→ **PROBLEM**
The answer must be one number: how many lines in the records below contain the word "encoding".

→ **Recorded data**

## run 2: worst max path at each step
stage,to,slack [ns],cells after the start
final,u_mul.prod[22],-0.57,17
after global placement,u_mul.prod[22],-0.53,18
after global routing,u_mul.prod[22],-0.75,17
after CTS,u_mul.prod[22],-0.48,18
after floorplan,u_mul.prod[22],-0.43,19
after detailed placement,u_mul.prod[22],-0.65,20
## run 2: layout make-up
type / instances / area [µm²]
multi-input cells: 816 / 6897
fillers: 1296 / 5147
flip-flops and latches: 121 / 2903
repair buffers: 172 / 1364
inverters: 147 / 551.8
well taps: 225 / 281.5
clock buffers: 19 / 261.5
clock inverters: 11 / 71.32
[src/rtl/i2c_bus_arbiter.sv]
// Round-robin arbiter / sequencer sharing one single-byte I2C controller
// among NUM_REQ requesters, with start and busy watchdogs that reset a hung
// controller and report the failure back to the owning requester.
module i2c_bus_arbiter
  import i2c_arb_pkg::*;
#(
  parameter int NUM_REQ        = DEF_NUM_REQ,
  parameter int START_MAX      = DEF_START_MAX,
  parameter int TIMEOUT_CYCLES = DEF_TIMEOUT_CYCLES,
  parameter int RECOVER_CYCLES = DEF_RECOVER_CYCLES
) (
  input  logic                 clk,
  input  logic                 rst,
  input  logic [NUM_REQ-1:0]   req_valid,
  input  logic [NUM_REQ-1:0]   req_rw,
  input  logic [7*NUM_REQ-1:0] req_dev_addr,
  input  logic [8*NUM_REQ-1:0] req_reg_addr,
  input  logic [8*NUM_REQ-1:0] req_wdata,
  output logic [NUM_REQ-1:0]   grant,
  output logic [NUM_REQ-1:0]   req_done,
  output logic                 req_error,
  output logic [7:0]           rdata,
  output logic                 m_enable,
  output logic                 m_read_write,
  output logic [6:0]           m_device_address,
  output logic [7:0]           m_register_address,
  output logic [7:0]           m_mosi_data,
  input  logic [7:0]           m_miso_data,
  input  logic                 m_busy,
  output logic                 m_reset_n,
  output logic [7:0]           fault_count
);

  localparam int IW      = (NUM_REQ > 1) ? $clog2(NUM_REQ) : 1;
  // One counter serves all three waits, so size it for the longest one.
  localparam int CNT_TOP = (TIMEOUT_CYCLES > START_MAX)
                           ? ((TIMEOUT_CYCLES > RECOVER_CYCLES) ? TIMEOUT_CYCLES : RECOVER_CYCLES)
                           : ((START_MAX > RECOVER_CYCLES) ? START_MAX : RECOVER_CYCLES);
  localparam int CW      = $clog2(CNT_TOP + 1);

  localparam logic [CW-1:0] START_LAST   = CW'(START_MAX - 1);
  localparam logic [CW-1:0] TIMEOUT_LAST = CW'(TIMEOUT_CYCLES - 1);
  localparam logic [CW-1:0] RECOVER_LAST = CW'(RECOVER_CYCLES - 1);

  arb_state_t         state_r, state_n;
  logic [IW-1:0]      ptr_r, ptr_n;
  logic [CW-1:0]      cnt_r, cnt_n;
  logic               err_r, err_n;
  logic               rw_r, rw_n;
  logic [6:0]         dev_r, dev_n;
  logic [7:0]         reg_addr_r, reg_addr_n;
  logic [7:0]         wdata_r, wdata_n;
  logic [NUM_REQ-1:0] grant_r, grant_n;
  logic [NUM_REQ-1:0] done_r, done_n;
  logic               req_error_r, req_error_n;
  logic [7:0]         rdata_r, rdata_n;
  logic               m_enable_r, m_enable_n;
  logic               m_reset_n_r, m_reset_n_n;
  logic [7:0]         fault_r, fault_n;

  logic               pick_any_s;
  logic [NUM_REQ-1:0] pick_onehot_s;
  logic [IW-1:0]      pick_idx_s;

  rr_picker #(
    .N  (NUM_REQ),
    .IW (IW)
  ) u_picker (
    .req    (req_valid),
    .ptr    (ptr_r),
    .any    (pick_any_s),
    .onehot (pick_onehot_s),
    .idx    (pick_idx_s)
  );

  // Next-state and next-output logic; everything visible outside is registered.
  always_comb begin
    state_n     = state_r;
    ptr_n       = ptr_r;
    cnt_n       = cnt_r;
    err_n       = err_r;
    rw_n        = rw_r;
    dev_n       = dev_r;
    reg_addr_n  = reg_addr_r;
    wdata_n     = wdata_r;
    grant_n     = grant_r;
    done_n      = '0;
    req_error_n = 1'b0;
    rdata_n     = 8'h00;
    m_enable_n  = 1'b0;
    m_reset_n_n = 1'b1;
    fault_n     = fault_r;
    case (state_r)
      S_IDLE: begin
        // A busy controller here belongs to someone else; wait it out.
        if (!m_busy && pick_any_s) begin
          ptr_n      = pick_idx_s;
          rw_n       = req_rw[pick_idx_s];
          dev_n      = 7'(field_slice(BUS_W'(req_dev_addr), 32'd7, 32'(pick_idx_s)));
          reg_addr_n = field_slice(BUS_W'(req_reg_addr), 32'd8, 32'(pick_idx_s));
          wdata_n    = field_slice(BUS_W'(req_wdata), 32'd8, 32'(pick_idx_s));
          grant_n    = pick_onehot_s;
          m_enable_n = 1'b1;
          err_n      = 1'b0;
          state_n    = S_ISSUE;
        end else begin
          state_n = S_IDLE;
        end
      end
      S_ISSUE: begin
        cnt_n   = '0;
        state_n = S_WAIT_START;
      end
      S_WAIT_START: begin
        if (m_busy) begin
          cnt_n   = '0;
          state_n = S_WAIT_DONE;
        end else if (cnt_r == START_LAST) begin
          cnt_n       = '0;
          err_n       = 1'b1;
          m_reset_n_n = 1'b0;
          state_n     = S_RECOVER;
        end else begin
          cnt_n = cnt_r + CW'(1);
        end
      end
      S_WAIT_DONE: begin
        if (!m_busy) begin
          done_n      = grant_r;
          req_error_n = err_r;
          rdata_n     = rw_r ? m_miso_data : 8'h00;
          state_n     = S_COMPLETE;
        end else if (cnt_r == TIMEOUT_LAST) begin
          cnt_n       = '0;
          err_n       = 1'b1;
          m_reset_n_n = 1'b0;
          state_n     = S_RECOVER;
        end else begin
          cnt_n = cnt_r + CW'(1);
        end
      end
      S_RECOVER: begin
        // Controller reset is held low for exactly RECOVER_CYCLES cycles.
        if (cnt_r == RECOVER_LAST) begin
          done_n      = grant_r;
          req_error_n = err_r;
          fault_n     = (fault_r == 8'hFF) ? fault_r : fault_r + 8'd1;
          state_n     = S_COMPLETE;
        end else begin
          cnt_n       = cnt_r + CW'(1);
          m_reset_n_n = 1'b0;
        end
      end
      S_COMPLETE: begin
        grant_n = '0;
        state_n = S_IDLE;
      end
      default: begin
        grant_n = '0;
        state_n = S_IDLE;
      end
    endcase
  end

  // State, latched command and registered outputs.
  always_ff @(posedge clk or negedge rst) begin
    if (!rst) begin
      state_r     <= S_IDLE;
      ptr_r       <= IW'(NUM_REQ - 1);
      cnt_r       <= '0;
      err_r       <= 1'b0;
      rw_r        <= 1'b0;
      dev_r       <= 7'h00;
      reg_addr_r  <= 8'h00;
      wdata_r     <= 8'h00;
      grant_r     <= '0;
      done_r      <= '0;
      req_error_r <= 1'b0;
      rdata_r     <= 8'h00;
      m_enable_r  <= 1'b0;
      m_reset_n_r <= 1'b1;
      fault_r     <= 8'h00;
    end else begin
      state_r     <= state_n;
      ptr_r       <= ptr_n;
      cnt_r       <= cnt_n;
      err_r       <= err_n;
      rw_r        <= rw_n;
      dev_r       <= dev_n;
      reg_addr_r  <= reg_addr_n;
      wdata_r     <= wdata_n;
      grant_r     <= grant_n;
      done_r      <= done_n;
      req_error_r <= req_error_n;
      rdata_r     <= rdata_n;
      m_enable_r  <= m_enable_n;
      m_reset_n_r <= m_reset_n_n;
      fault_r     <= fault_n;
    end
  end

  assign grant              = grant_r;
  assign req_done           = done_r;
  assign req_error          = req_error_r;
  assign rdata              = rdata_r;
  assign m_enable           = m_enable_r;
  assign m_read_write       = rw_r;
  assign m_device_address   = dev_r;
  assign m_register_address = reg_addr_r;
  assign m_mosi_data        = wdata_r;
  // The controller is also held in reset whenever the arbiter is.
  assign m_reset_n          = m_reset_n_r & rst;
  assign fault_count        = fault_r;

endmodule
### src/rtl/fixed_point_divider_pkg.sv
// rtl/fixed_point_divider_pkg.sv - shared state encoding and Q-format constants for the divider
//
// Purpose: state encoding for the sequential divider plus default width-derived
// constants used by the divider and the rest of the interpolation datapath.
// Ports: none (package).

package fixed_point_divider_pkg;

    // Default datapath format: Q7.8 in 16 bits.
    localparam int DIV_WIDTH = 16;
    localparam int DIV_FRAC  = 8;

    // Quotient bits produced by the restoring loop, one per CALC cycle.
    localparam int DIV_ITER = DIV_WIDTH + DIV_FRAC;

    // Saturation limits at the default width.
    localparam logic [DIV_WIDTH-1:0] DIV_MAX_POS = {1'b0, {(DIV_WIDTH-1){1'b1}}};
    localparam logic [DIV_WIDTH-1:0] DIV_MAX_NEG = {1'b1, {(DIV_WIDTH-1){1'b0}}};

    // Format constants shared with the interpolation adder/multiplier.
    localparam int                   Q_INT_BITS = DIV_WIDTH - DIV_FRAC - 1;
    localparam logic [DIV_WIDTH-1:0] Q_ONE      = DIV_WIDTH'(1) << DIV_FRAC;
    localparam logic [DIV_WIDTH-1:0] Q_HALF     = DIV_WIDTH'(1) << (DIV_FRAC - 1);

    typedef enum logic [1:0] {
        ST_IDLE = 2'd0,
        ST_CALC = 2'd1,
        ST_FIX  = 2'd2,
        ST_DONE = 2'd3
    } div_state_t;

endpackage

→ **REPLY**
2